The value that gets written into the Z-buffer is value of z/w after
projection, and it has an unfortunate shape that gives enormous
precision to a very narrow part close to the near plane. In fact,
almost half of the possible values lie within two times the distance of
the near plane. In the picture below it's the red "curve". The
logarithmic distribution (blue curve), on the other hand, is optimal
with regards to object sizes that can be visible at given distance.
Floating point depth buffer should be able to handle the original z/w
curve because the exponent part corresponds to the logarithm of the
number.
However, here's the catch. Depth buffer values converge towards value
of 1.0, or in fact most of the depth range gives values very close to
it. The resolution of floating point around 1.0 is entirely given by
the mantissa, and it's approximately 1e-7. That is not enough for
planetary rendering, given the ugly shape of z/w.

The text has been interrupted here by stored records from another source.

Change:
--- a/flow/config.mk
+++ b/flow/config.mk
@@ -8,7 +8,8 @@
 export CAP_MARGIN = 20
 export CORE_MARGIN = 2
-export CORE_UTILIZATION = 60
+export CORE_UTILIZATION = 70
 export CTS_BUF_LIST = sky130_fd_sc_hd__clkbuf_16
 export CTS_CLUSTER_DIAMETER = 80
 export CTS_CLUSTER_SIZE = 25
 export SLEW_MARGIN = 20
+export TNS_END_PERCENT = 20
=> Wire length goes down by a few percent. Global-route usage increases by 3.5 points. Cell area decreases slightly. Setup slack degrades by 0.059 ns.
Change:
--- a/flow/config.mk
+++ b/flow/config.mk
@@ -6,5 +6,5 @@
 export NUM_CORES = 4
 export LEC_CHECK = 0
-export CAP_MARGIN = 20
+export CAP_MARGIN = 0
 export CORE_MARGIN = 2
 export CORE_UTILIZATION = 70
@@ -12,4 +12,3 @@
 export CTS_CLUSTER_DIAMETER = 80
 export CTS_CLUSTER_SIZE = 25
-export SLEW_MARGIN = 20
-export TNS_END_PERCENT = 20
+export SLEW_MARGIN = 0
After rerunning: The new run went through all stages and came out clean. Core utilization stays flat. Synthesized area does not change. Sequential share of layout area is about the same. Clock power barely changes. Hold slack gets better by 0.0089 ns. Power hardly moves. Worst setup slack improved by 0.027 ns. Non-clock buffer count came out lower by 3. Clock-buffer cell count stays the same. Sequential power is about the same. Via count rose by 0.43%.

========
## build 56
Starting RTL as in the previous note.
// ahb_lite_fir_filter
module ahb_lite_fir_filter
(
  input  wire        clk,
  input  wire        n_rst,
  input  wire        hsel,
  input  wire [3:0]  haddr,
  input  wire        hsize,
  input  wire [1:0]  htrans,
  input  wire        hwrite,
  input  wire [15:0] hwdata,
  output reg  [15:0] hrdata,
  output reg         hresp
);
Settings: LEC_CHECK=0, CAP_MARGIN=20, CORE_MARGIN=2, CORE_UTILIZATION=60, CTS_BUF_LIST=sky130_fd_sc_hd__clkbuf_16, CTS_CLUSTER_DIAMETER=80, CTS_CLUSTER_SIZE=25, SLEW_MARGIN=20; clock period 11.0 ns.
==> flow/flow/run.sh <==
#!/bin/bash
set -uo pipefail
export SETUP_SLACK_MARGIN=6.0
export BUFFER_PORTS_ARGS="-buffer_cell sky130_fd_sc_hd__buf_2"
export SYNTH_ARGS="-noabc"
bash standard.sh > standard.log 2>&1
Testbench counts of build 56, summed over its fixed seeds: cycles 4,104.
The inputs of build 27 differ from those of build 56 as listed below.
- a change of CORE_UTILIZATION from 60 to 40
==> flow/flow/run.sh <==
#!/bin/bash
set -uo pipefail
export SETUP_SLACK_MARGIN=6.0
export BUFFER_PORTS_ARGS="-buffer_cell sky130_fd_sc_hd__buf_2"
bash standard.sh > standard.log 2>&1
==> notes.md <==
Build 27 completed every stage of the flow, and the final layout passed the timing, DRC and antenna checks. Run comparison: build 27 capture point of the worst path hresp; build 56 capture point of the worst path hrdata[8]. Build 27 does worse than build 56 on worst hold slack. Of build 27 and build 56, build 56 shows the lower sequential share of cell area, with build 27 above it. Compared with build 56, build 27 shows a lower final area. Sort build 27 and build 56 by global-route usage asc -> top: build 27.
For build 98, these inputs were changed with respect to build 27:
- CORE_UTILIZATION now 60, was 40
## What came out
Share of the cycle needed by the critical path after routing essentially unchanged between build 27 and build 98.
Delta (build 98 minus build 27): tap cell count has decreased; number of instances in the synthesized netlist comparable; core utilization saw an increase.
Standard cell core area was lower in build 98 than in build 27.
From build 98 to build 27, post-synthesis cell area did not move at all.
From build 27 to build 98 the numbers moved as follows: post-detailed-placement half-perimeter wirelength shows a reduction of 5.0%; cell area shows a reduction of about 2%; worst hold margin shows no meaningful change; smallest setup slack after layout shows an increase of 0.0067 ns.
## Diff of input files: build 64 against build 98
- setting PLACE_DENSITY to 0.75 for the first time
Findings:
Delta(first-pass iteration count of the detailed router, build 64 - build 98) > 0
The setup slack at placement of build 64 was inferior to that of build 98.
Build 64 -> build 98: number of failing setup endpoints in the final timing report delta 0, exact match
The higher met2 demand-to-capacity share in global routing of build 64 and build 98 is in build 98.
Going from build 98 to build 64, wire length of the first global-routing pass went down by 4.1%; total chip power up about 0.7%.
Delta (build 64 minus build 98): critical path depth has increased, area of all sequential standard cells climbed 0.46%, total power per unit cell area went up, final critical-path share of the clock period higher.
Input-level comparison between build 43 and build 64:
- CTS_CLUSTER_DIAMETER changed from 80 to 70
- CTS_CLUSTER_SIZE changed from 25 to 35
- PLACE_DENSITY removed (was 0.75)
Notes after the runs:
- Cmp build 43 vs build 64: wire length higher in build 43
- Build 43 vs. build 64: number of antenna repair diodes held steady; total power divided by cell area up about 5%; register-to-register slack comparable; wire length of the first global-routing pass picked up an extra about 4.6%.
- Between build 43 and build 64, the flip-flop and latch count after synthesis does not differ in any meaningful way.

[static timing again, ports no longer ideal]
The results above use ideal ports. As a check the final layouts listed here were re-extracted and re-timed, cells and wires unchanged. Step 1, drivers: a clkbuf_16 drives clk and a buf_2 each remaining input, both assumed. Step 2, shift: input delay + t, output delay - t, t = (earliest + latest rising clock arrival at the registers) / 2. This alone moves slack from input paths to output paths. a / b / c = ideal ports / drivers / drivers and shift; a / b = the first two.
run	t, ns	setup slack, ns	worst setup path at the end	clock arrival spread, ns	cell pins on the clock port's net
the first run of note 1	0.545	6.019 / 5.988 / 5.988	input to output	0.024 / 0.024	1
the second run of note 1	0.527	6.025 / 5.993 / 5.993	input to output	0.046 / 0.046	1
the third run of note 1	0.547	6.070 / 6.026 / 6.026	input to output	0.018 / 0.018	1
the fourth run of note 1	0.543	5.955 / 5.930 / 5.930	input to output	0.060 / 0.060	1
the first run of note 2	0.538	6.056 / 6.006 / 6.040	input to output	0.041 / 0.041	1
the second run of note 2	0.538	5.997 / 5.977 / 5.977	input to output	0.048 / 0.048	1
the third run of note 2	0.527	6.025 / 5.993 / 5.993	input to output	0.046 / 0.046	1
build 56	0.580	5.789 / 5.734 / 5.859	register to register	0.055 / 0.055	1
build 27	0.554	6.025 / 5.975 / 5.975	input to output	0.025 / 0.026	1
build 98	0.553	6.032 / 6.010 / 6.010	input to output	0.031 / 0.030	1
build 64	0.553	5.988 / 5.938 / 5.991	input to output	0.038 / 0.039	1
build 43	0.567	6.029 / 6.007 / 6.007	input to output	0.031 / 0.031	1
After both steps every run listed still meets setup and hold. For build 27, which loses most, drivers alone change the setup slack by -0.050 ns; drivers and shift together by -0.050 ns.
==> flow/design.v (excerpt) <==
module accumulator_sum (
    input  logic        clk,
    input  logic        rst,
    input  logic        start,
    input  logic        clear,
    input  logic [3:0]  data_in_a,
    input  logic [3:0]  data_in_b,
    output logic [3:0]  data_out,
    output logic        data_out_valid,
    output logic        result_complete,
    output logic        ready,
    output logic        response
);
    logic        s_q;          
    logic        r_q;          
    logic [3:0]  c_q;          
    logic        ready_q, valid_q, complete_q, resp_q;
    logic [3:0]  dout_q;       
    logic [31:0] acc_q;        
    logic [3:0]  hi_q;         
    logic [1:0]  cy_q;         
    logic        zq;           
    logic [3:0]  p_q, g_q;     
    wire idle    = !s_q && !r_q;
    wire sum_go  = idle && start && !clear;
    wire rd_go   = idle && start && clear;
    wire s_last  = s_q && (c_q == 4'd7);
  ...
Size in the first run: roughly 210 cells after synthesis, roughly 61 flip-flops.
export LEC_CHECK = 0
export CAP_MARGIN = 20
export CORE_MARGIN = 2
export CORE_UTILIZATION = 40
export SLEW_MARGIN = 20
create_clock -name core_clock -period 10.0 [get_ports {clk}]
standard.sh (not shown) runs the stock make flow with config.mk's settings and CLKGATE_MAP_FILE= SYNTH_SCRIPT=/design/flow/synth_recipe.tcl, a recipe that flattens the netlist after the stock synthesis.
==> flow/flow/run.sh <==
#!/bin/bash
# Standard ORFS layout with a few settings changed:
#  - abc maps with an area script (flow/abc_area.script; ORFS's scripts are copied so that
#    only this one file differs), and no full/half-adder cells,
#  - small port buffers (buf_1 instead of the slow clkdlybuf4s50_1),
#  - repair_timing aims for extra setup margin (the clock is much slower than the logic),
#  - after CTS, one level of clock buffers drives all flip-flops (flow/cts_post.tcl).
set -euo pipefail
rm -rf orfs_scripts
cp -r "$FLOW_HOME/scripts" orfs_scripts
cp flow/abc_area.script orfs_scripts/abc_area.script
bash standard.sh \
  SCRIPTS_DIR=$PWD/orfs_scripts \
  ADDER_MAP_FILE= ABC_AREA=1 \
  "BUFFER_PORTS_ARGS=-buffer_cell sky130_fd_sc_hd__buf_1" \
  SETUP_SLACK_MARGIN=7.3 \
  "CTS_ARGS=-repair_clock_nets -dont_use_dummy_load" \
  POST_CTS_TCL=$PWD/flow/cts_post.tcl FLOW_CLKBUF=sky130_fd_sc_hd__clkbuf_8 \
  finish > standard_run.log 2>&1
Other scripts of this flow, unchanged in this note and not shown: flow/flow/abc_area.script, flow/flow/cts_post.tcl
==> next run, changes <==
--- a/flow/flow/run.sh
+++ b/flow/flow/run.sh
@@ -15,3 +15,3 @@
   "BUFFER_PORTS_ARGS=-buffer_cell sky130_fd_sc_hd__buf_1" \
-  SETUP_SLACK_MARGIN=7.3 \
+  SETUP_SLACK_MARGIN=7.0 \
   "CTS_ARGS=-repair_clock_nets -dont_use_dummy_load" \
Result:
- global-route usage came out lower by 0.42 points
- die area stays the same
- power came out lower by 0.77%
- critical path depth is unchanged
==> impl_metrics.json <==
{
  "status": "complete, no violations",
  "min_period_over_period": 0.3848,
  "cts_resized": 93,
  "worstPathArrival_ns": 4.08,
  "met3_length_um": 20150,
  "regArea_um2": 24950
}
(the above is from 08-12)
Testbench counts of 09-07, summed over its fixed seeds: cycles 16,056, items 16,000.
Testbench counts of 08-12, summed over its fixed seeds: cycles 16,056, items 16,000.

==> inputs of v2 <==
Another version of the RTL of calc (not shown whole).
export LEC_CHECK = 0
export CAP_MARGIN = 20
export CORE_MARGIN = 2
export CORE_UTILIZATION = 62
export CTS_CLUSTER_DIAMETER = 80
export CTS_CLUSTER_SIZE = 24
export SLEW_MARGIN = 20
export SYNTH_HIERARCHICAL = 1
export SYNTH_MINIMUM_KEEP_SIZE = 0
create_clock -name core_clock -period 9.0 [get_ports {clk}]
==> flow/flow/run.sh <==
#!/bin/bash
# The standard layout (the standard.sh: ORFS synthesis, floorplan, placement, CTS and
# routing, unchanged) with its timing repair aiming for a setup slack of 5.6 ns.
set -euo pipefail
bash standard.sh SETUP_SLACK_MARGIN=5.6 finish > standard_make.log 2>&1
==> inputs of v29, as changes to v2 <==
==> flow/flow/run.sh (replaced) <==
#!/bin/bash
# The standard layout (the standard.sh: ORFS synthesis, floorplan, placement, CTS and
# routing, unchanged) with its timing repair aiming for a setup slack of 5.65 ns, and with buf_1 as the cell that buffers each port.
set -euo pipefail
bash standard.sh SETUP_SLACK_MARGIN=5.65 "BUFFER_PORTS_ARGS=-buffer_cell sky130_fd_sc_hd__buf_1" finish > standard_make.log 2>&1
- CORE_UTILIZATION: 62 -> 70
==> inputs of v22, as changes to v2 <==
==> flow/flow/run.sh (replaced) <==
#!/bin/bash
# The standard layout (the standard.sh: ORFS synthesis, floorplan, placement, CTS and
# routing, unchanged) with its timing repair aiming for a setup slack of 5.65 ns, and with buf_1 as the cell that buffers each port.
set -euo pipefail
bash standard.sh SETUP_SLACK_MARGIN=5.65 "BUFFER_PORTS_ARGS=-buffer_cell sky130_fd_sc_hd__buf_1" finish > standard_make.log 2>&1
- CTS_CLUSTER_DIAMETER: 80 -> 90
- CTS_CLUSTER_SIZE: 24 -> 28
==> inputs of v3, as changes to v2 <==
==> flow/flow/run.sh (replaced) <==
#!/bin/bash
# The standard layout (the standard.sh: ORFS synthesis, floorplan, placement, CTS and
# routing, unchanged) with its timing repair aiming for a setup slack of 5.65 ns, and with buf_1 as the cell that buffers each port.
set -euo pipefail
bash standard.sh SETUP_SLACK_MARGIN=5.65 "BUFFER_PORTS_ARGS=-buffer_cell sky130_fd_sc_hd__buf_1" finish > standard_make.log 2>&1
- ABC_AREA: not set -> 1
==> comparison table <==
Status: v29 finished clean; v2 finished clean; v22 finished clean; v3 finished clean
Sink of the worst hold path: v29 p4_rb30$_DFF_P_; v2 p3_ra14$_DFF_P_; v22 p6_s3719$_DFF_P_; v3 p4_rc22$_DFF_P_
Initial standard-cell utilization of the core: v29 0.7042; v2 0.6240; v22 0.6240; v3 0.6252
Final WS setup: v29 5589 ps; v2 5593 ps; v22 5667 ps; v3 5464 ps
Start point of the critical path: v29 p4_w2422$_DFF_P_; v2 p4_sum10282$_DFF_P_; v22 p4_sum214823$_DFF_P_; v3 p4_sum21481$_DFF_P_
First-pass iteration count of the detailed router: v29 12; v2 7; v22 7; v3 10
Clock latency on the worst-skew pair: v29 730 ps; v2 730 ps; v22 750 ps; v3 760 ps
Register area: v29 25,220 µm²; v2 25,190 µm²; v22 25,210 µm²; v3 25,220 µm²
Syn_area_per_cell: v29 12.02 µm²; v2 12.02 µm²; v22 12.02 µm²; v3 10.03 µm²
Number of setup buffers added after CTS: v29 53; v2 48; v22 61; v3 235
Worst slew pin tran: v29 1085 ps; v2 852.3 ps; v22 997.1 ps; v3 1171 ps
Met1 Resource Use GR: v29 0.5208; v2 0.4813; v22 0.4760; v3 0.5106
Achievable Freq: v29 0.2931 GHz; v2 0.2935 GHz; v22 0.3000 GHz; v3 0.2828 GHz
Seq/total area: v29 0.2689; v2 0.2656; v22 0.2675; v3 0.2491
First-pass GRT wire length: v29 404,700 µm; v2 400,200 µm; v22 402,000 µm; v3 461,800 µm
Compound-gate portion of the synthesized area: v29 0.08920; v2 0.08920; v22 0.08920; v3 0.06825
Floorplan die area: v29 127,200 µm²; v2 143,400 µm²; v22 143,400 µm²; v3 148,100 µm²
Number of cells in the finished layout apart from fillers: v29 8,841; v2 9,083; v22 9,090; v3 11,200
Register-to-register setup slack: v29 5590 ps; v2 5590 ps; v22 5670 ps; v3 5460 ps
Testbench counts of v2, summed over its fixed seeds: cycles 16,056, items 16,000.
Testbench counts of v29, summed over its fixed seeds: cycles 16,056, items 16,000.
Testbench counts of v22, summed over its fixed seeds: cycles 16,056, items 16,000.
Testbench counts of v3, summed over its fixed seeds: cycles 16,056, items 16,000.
This is an optimization exercise on Yosys and OpenROAD, whose aim is a short achievable clock period and few clock cycles, not a production implementation. In this exercise RTL edits were held to simulation tests only and were not proved equivalent to the original. Power figures rest on the tool's default switching activity, not on a simulated workload.

File: flow/run.sh
#!/bin/bash
# synth_recipe.tcl (not shown) runs the flow's synth.tcl, then flattens the netlist and writes it again
# the make line also repeats each setting of config.mk as NAME=value (left out here)
make -C /OpenROAD-flow-scripts/flow DESIGN_CONFIG=/design/flow/config.mk WORK_HOME=/design/flow/orfs CLKGATE_MAP_FILE= SYNTH_SCRIPT=/design/flow/synth_recipe.tcl finish
File: flow/config.mk
export PLATFORM = sky130hd
export DESIGN_NAME = RISCVCore
export DESIGN_NICKNAME = RISCVCore
export VERILOG_FILES = /design/flow/design.v
export SDC_FILE = /design/flow/constraint.sdc
export NUM_CORES = 4
export LEC_CHECK = 0
export CAP_MARGIN = 20
export CORE_MARGIN = 2
export CORE_UTILIZATION = 40
export SLEW_MARGIN = 20
File: flow/constraint.sdc
create_clock -name core_clock -period 10.0 [get_ports {CLK}]
set_input_delay 2.0000 -clock core_clock [delete_from_list [all_inputs] [get_ports {CLK}]]
set_output_delay 2.0000 -clock core_clock [all_outputs]
set_load 0.01 [all_outputs]
File: flow/design.v
module RISCVBasicMMU32(
  input clk,
  input rst,
  output reg [31:0]ram_io_w_data,
  output reg [23:0]ram_io_addr,
  input wire [31:0]ram_io_r_data,
  output reg ram_io_w_we,
  input wire [31:0]addr,
  input wire [1:0]reqSize, 
  input wire [31:0]writeData,
  output reg [31:0]readData,
  input wire rw, 
  output reg [31:0]rdrAddr,
  output reg [31:0]wrrAddr,
  input activate,
  input TA,
  output reg oldTA
);
  reg [31:0]ram_io_w_data_r;
  reg [23:0]ram_io_addr_r;
  reg ram_io_w_we_r;
  reg [31:0]rdrAddr_r;
  reg [31:0]wrrAddr_r;
  reg oldTA_r;
  reg [7:0]Rcounter;
  reg [7:0]newRcounter;
  always @(posedge clk)
    begin
      if (rst)
        begin
          ram_io_w_data_r = 0;
          ram_io_addr_r = 0;
          ram_io_w_we_r = 0;
          rdrAddr_r = 0;
          wrrAddr_r = 0;
          oldTA_r = 0;
          Rcounter = 0;
          newRcounter = 0;
          readData <= 0;
        end
      else if (activate)
        begin
          if (rw == 0)
            begin
              if (Rcounter == 0 && oldTA_r != TA)
                begin
                  newRcounter = Rcounter + 1;
                  ram_io_w_we_r = 0;
                  ram_io_addr_r = addr >> 2; 
                  readData <= 0;
                end
              if (Rcounter == 1)
                begin
                  newRcounter = Rcounter + 1;
                  if (reqSize == 0) 
                    begin
                      if (addr[1:0] == 0)
                        begin
                          readData <= ram_io_r_data[7:0];
                        end
                      if (addr[1:0] == 1)
                        begin
                          readData <= ram_io_r_data[15:8];
                        end
                      if (addr[1:0] == 2)
                        begin
                          readData <= ram_io_r_data[23:16];
                        end
                      if (addr[1:0] == 3)
                        begin
                          readData <= ram_io_r_data[31:24];
                        end
                      rdrAddr_r = addr;
                      oldTA_r = TA;
                      newRcounter = 0;
                    end
                  if (reqSize == 1) 
                    begin
                      if (addr[1:0] == 0)
                        begin
                          readData[15:8] <= ram_io_r_data[7:0];
                          readData[7:0] <= ram_io_r_data[15:8];
                          newRcounter = 0;
                          rdrAddr_r = addr;
                          oldTA_r = TA;
                        end
                      if (addr[1:0] == 1)
                        begin
                          readData[15:8] <= ram_io_r_data[15:8];
                          readData[7:0] <= ram_io_r_data[23:16];
                          newRcounter = 0;
                          rdrAddr_r = addr;
                          oldTA_r = TA;
                        end
                      if (addr[1:0] == 2)
                        begin
                          readData[15:8] <= ram_io_r_data[23:16];
                          readData[7:0] <= ram_io_r_data[31:24];
                          newRcounter = 0;
                          rdrAddr_r = addr;
                          oldTA_r = TA;
                        end
                      if (addr[1:0] == 3)
                        begin
                          readData[15:8] <= ram_io_r_data[31:24];
                        end
                    end
                  if (reqSize == 2) 
                    begin
                      if (addr[1:0] == 0)
                        begin
                          readData[31:24] <= ram_io_r_data[7:0];
                          readData[23:16] <= ram_io_r_data[15:8];
                          readData[15:8] <= ram_io_r_data[23:16];
                          readData[7:0] <= ram_io_r_data[31:24];
                          newRcounter = 0;
                          rdrAddr_r = addr;
                      	  oldTA_r = TA;
                        end
                      if (addr[1:0] == 1)
                        begin
                          readData[31:24] <= ram_io_r_data[15:8];
                          readData[23:16] <= ram_io_r_data[23:16];
                          readData[15:8] <= ram_io_r_data[31:24];
                        end
                      if (addr[1:0] == 2)
                        begin
                          readData[31:24] <= ram_io_r_data[23:16];
                          readData[23:16] <= ram_io_r_data[31:24];
                        end
                      if (addr[1:0] == 3)
                        begin
                          readData[31:24] <= ram_io_r_data[31:24];
                        end
                    end
                  if (newRcounter != 0)
                    begin
                      ram_io_addr_r = (addr >> 2)+1;
                    end
                end
              if (Rcounter == 2)
                begin
                  if (reqSize == 1) 
                    begin
                      if (addr[1:0] == 3)
                        begin
                          readData[7:0] <= ram_io_r_data[7:0];
                        end
                    end
                  if (reqSize == 2) 
                    begin
                      if (addr[1:0] == 1)
                        begin
                          readData[7:0] <= ram_io_r_data[7:0];
                        end
                      if (addr[1:0] == 2)
                        begin
                          readData[15:8] <= ram_io_r_data[7:0];
                          readData[7:0] <= ram_io_r_data[15:8];
                        end
                      if (addr[1:0] == 3)
                        begin
                          readData[23:16] <= ram_io_r_data[7:0];
                          readData[15:8] <= ram_io_r_data[15:8];
                          readData[7:0] <= ram_io_r_data[23:16];
                        end
                    end
                  rdrAddr_r = addr;
                  oldTA_r = TA;
                  newRcounter = 0;
                end
              Rcounter = newRcounter;
            end
          else
            begin
              if (Rcounter == 0 && oldTA_r != TA)
                begin
                  newRcounter = Rcounter + 1;
                  if (reqSize == 2 && addr[1:0] == 0)
                    begin
                      ram_io_addr_r = addr >> 2;
                      ram_io_w_data_r = 0;
                      ram_io_w_data_r[31:24] = writeData[7:0];
                      ram_io_w_data_r[23:16] = writeData[15:8];
                      ram_io_w_data_r[15:8] = writeData[23:16];
                      ram_io_w_data_r[7:0] = writeData[31:24];
                      ram_io_w_we_r = 1;
                      wrrAddr_r = addr;
                      oldTA_r = TA;
                      newRcounter = 0;
                    end
                  else
                    begin
                      ram_io_w_we_r = 0;
                      ram_io_addr_r = addr >> 2;
                    end
                end
              if (Rcounter == 1)
                begin
                  ram_io_w_data_r = ram_io_r_data;
                  newRcounter = Rcounter + 1;
                  if (reqSize == 0)
                    begin
                      if (addr[1:0] == 0)
                        begin
                          ram_io_w_data_r[7:0] = writeData[7:0];
                        end
                      if (addr[1:0] == 1)
                        begin
                          ram_io_w_data_r[15:8] = writeData[7:0];
                        end
                      if (addr[1:0] == 2)
                        begin
                          ram_io_w_data_r[23:16] = writeData[7:0];
                        end
                      if (addr[1:0] == 3)
                        begin
                          ram_io_w_data_r[31:24] = writeData[7:0];
                        end
                      wrrAddr_r = addr;
                      oldTA_r = TA;
                      newRcounter = 0;
                      ram_io_addr_r = addr >> 2;
                  	  ram_io_w_we_r = 1;
                    end
                  if (reqSize == 1)
                    begin
                      if (addr[1:0] == 0)
                        begin
                          ram_io_w_data_r[7:0] = writeData[15:8];
                          ram_io_w_data_r[15:8] = writeData[7:0];
                          wrrAddr_r = addr;
                          oldTA_r = TA;
                          newRcounter = 0;
                          ram_io_addr_r = addr >> 2;
                  		  ram_io_w_we_r = 1;
                        end
                      if (addr[1:0] == 1)
                        begin
                          ram_io_w_data_r[15:8] = writeData[15:8];
                          ram_io_w_data_r[23:16] = writeData[7:0];
                          wrrAddr_r = addr;
                          oldTA_r = TA;
                          newRcounter = 0;
                          ram_io_addr_r = addr >> 2;
                  		  ram_io_w_we_r = 1;
                        end
                      if (addr[1:0] == 2)
                        begin
                          ram_io_w_data_r[23:16] = writeData[15:8];
                          ram_io_w_data_r[31:24] = writeData[7:0];
                          wrrAddr_r = addr;
                          oldTA_r = TA;
                          newRcounter = 0;
                          ram_io_addr_r = addr >> 2;
                  		  ram_io_w_we_r = 1;
                        end
                      if (addr[1:0] == 3)
                        begin
                          ram_io_w_data_r[31:24] = writeData[15:8];
                          ram_io_addr_r = addr >> 2;
                  		  ram_io_w_we_r = 1;
                        end
                    end
                  if (reqSize == 2)
                    begin
                      if (addr[1:0] == 1)
                        begin
                          ram_io_w_data_r[15:8] = writeData[31:24];
                          ram_io_w_data_r[23:16] = writeData[23:16];
                          ram_io_w_data_r[31:24] = writeData[15:8];
                          ram_io_addr_r = addr >> 2;
                  		  ram_io_w_we_r = 1;
                        end
                      if (addr[1:0] == 2)
                        begin
                          ram_io_w_data_r[23:16] = writeData[31:24];
                          ram_io_w_data_r[31:24] = writeData[23:16];
                          ram_io_addr_r = addr >> 2;
                  		  ram_io_w_we_r = 1;
                        end
                      if (addr[1:0] == 3)
                        begin
                          ram_io_w_data_r[31:24] = writeData[31:24];
                          ram_io_addr_r = addr >> 2;
                  		  ram_io_w_we_r = 1;
                        end
                    end
                end
              if (Rcounter == 2)
                begin
                  newRcounter = Rcounter + 1;
                  ram_io_w_we_r = 0;
                  ram_io_addr_r = (addr >> 2) + 1;
                end
              if (Rcounter == 3)
                begin
                  newRcounter = 0;
                  ram_io_w_data_r = ram_io_r_data;
                  if (reqSize == 1)
                    begin
                      if (addr[1:0] == 3)
                        begin
                          ram_io_w_data_r[7:0] = writeData[7:0];
                        end
                    end
                  if (reqSize == 2)
                    begin
                      if (addr[1:0] == 1)
                        begin
                          ram_io_w_data_r[7:0] = writeData[7:0];
                        end
                      if (addr[1:0] == 2)
                        begin
                          ram_io_w_data_r[7:0] = writeData[15:8];
                          ram_io_w_data_r[15:8] = writeData[7:0];
                        end
                      if (addr[1:0] == 3)
                        begin
                          ram_io_w_data_r[7:0] = writeData[23:16];
                          ram_io_w_data_r[15:8] = writeData[15:8];
                          ram_io_w_data_r[23:16] = writeData[7:0];
                        end
                    end
                  ram_io_addr_r = (addr >> 2)+1;
                  ram_io_w_we_r = 1;
                  wrrAddr_r = addr;
                  oldTA_r = TA;
                  newRcounter = 0;
                end
              Rcounter = newRcounter;
            end
        end
      else
        begin
          Rcounter = 0;
        end
      ram_io_w_data <= ram_io_w_data_r;
      ram_io_addr <= ram_io_addr_r;
      ram_io_w_we <= ram_io_w_we_r;
      rdrAddr <= rdrAddr_r;
      wrrAddr <= wrrAddr_r;
      oldTA <= oldTA_r;
    end
endmodule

However, the solution is quite easy. Swapping the values of far and
near plane and changing the depth function to "greater" inverts the z/w
shape so that it iterates towards zero with rising distance, where
there is a plenty of resolution in the floating point.
I've also found an earlier post by Humus
where he says the same thing, and also gives more insight into the old
W-buffers and various Z-buffer properties and optimizations.
Update
I tried to compute the depth resolution of various Z-buffers for whole range from 0 to 10,000 kilometers. Here's the result (if I didn't make a mistake), showing the resolution at given distance (lower is better):
The red curve shows resolution of the logarithmic Z-buffer. It scales linearly with distance, what means that in the screen space it's constant. That's also an ideal behavior.
The blue curve shows the resolution of 32 bit floating point depth buffer with swapped far and near plane. The spikes are formed with each decrement of the exponent. Floating point depth buffer has worse resolution than the logarithmic one, but it should be still sufficient. The green line is for an ideal Z-buffer that has depth resolution of 0.12 millimeters at one kilometer. It also happens to be the worst case bound for the floating point depth buffer.